*** Begin section ***

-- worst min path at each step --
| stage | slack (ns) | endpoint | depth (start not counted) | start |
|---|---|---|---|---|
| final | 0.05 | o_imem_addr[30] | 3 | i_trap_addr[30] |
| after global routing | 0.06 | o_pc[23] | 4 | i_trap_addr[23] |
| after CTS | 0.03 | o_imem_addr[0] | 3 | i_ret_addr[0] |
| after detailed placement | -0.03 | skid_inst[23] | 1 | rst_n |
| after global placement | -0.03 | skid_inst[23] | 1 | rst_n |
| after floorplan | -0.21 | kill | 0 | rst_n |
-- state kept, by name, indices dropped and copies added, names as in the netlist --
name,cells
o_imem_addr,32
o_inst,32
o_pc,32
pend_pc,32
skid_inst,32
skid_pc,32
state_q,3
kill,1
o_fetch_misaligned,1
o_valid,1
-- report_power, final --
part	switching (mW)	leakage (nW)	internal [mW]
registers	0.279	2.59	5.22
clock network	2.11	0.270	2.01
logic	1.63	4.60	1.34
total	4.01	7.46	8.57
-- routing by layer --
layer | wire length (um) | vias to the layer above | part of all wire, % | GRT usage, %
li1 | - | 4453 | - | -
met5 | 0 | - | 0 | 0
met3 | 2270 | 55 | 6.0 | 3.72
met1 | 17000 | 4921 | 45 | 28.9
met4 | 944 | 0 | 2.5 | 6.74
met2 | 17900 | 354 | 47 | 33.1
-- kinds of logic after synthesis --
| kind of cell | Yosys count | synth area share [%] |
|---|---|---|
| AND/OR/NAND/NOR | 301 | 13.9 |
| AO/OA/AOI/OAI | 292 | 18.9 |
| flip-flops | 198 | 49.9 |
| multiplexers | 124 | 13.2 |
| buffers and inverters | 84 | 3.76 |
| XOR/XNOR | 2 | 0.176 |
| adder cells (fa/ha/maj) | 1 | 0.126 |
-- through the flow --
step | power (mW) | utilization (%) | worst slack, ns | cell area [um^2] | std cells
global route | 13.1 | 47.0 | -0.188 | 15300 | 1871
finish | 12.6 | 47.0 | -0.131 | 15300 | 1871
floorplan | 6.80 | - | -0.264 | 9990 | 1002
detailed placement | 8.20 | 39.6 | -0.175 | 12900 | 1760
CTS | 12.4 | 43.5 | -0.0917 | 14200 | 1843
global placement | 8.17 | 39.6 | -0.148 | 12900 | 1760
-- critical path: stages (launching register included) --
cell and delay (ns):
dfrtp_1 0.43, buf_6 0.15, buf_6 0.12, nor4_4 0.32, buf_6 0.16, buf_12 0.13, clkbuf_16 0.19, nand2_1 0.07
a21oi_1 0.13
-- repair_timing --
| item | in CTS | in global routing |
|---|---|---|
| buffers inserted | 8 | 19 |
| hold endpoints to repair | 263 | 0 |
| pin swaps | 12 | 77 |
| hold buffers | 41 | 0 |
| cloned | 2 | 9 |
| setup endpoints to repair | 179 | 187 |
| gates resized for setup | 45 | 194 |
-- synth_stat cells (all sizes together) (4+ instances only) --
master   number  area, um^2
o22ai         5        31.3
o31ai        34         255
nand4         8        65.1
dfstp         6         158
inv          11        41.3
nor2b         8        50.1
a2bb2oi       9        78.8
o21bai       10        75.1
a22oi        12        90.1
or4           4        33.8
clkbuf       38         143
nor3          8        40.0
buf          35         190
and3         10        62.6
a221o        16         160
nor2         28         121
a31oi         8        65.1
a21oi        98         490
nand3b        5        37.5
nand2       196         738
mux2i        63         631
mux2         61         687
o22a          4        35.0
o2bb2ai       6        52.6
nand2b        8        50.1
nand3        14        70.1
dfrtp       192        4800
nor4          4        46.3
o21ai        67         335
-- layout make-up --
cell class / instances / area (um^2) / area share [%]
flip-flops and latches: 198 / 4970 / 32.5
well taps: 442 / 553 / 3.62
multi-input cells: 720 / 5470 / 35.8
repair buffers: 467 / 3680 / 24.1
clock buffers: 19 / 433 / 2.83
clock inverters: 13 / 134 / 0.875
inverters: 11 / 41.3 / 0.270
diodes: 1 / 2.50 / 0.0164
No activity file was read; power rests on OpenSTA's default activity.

*** End section ***

### Task statement
Print the material above verbatim, first line through the line containing "o_imem_addr,32", both included.

### Your solution
-- worst min path at each step --
| stage | slack (ns) | endpoint | depth (start not counted) | start |
|---|---|---|---|---|
| final | 0.05 | o_imem_addr[30] | 3 | i_trap_addr[30] |
| after global routing | 0.06 | o_pc[23] | 4 | i_trap_addr[23] |
| after CTS | 0.03 | o_imem_addr[0] | 3 | i_ret_addr[0] |
| after detailed placement | -0.03 | skid_inst[23] | 1 | rst_n |
| after global placement | -0.03 | skid_inst[23] | 1 | rst_n |
| after floorplan | -0.21 | kill | 0 | rst_n |
-- state kept, by name, indices dropped and copies added, names as in the netlist --
name,cells
o_imem_addr,32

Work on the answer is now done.